Le forze israeliane e iraniane hanno lanciato nuovi attacchi aerei reciproci nella notte tra martedì e mercoledì, mentre Teheran ha respinto con durezza le dichiarazioni del presidente statunitense Donald Trump su presunti negoziati per porre fine alla guerra, arrivata alla quarta settimana e ormai estesa a gran parte del Medio Oriente.
Secondo le autorità iraniane, non esiste alcun dialogo in corso con Washington. Il portavoce del comando militare congiunto, Ebrahim Zolfaqari, ha definito le affermazioni di Trump infondate, chiedendosi in televisione se il presidente statunitense stia «negoziando con sé stesso» e aggiungendo: «Persone come noi non potranno mai andare d’accordo con persone come voi». La leadership iraniana sostiene da tempo che non sia possibile trattare con gli Stati Uniti, accusati di aver colpito il paese durante precedenti fasi negoziali.

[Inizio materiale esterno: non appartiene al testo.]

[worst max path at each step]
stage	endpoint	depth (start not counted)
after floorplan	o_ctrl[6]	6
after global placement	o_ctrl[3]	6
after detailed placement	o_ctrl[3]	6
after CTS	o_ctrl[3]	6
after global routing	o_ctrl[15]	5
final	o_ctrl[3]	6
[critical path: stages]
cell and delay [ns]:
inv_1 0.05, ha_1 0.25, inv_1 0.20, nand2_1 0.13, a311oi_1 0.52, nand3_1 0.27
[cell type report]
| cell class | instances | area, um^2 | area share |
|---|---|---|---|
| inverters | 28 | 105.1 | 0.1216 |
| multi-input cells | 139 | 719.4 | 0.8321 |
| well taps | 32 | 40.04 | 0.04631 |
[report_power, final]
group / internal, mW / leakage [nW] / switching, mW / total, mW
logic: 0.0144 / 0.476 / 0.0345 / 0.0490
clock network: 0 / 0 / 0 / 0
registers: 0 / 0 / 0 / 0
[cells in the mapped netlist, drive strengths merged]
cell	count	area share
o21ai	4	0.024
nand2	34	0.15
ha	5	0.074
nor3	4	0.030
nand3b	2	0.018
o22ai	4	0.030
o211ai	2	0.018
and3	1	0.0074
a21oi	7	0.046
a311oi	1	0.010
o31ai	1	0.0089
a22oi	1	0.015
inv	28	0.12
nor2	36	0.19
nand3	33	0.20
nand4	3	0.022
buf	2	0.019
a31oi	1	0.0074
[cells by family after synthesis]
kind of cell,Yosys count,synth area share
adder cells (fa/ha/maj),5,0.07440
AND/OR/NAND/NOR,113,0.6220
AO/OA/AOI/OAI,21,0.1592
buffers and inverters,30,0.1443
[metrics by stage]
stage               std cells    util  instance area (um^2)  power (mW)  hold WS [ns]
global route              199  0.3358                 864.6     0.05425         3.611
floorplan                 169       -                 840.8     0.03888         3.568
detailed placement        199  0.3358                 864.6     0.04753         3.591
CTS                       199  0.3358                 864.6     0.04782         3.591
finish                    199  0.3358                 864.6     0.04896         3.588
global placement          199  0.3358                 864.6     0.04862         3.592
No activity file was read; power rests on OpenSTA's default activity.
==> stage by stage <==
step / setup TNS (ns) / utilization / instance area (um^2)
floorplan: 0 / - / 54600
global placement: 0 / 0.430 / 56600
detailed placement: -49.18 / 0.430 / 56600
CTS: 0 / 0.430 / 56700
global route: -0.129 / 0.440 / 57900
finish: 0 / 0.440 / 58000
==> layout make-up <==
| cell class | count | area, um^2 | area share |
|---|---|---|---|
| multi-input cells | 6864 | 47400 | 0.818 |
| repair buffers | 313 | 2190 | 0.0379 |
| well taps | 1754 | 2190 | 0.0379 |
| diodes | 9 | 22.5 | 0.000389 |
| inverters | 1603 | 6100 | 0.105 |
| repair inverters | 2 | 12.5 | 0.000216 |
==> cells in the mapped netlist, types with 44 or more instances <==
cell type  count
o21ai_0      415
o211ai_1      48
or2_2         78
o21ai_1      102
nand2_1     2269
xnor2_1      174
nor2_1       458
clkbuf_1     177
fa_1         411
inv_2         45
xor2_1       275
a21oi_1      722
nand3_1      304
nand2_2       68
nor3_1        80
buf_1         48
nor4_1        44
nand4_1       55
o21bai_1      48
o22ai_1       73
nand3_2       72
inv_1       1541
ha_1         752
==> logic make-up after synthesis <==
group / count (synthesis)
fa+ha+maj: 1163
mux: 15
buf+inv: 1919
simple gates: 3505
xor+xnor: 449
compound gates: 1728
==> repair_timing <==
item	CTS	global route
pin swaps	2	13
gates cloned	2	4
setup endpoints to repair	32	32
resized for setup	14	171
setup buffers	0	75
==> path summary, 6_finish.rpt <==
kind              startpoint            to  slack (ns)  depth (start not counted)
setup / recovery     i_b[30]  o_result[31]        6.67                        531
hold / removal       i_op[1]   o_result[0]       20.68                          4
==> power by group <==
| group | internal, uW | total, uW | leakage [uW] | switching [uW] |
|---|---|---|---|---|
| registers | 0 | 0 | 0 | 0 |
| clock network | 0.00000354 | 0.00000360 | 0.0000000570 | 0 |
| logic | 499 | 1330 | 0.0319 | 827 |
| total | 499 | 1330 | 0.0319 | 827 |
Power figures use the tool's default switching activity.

Le dichiarazioni contrastano con quanto sostenuto da Trump, che alla Casa Bianca ha parlato di contatti con «le persone giuste» in Iran e di una disponibilità iraniana a raggiungere un accordo. Secondo diverse fonti citate dai media statunitensi, Washington avrebbe trasmesso a Teheran un piano in quindici punti, anche tramite intermediari come il Pakistan, con l’obiettivo di ottenere un cessate il fuoco temporaneo e avviare un negoziato più ampio.
L’esercito israeliano ha annunciato una nuova ondata di attacchi contro infrastrutture a Teheran, mentre i Guardiani della Rivoluzione iraniani hanno rivendicato il lancio di missili e droni contro Israele, inclusa Tel Aviv, e contro basi statunitensi in Kuwait, Bahrein e Giordania. Attacchi con droni hanno colpito anche infrastrutture nel Golfo, tra cui un serbatoio di carburante all’aeroporto internazionale del Kuwait, provocando un incendio senza vittime.
Lo Stretto di Hormuz, attraverso cui normalmente transita circa un quinto del petrolio mondiale, continua a essere bloccato. L’Iran ha comunicato alle Nazioni Unite che le navi «non ostili» possono transitare solo coordinandosi con le autorità iraniane e a condizione di non sostenere operazioni contro Teheran.
Secondo Reuters, il Pentagono si prepara a inviare in Iran tra i 3.000 e i 4.000 soldati aggiuntivi della 82ª Divisione aviotrasportata nella regione, che si aggiungeranno ai circa 50.000 militari statunitensi già presenti. Secondo fonti informate, il rafforzamento mira ad ampliare le opzioni operative, senza escludere scenari più estesi.
Un sondaggio Ipsos indica che il tasso di approvazione di Donald Trump negli Stati Uniti è sceso al 36 per cento, il livello più basso del suo mandato. Solo il 35 per cento degli americani approva gli attacchi contro l’Iran, mentre il 61 per cento si dichiara contrario.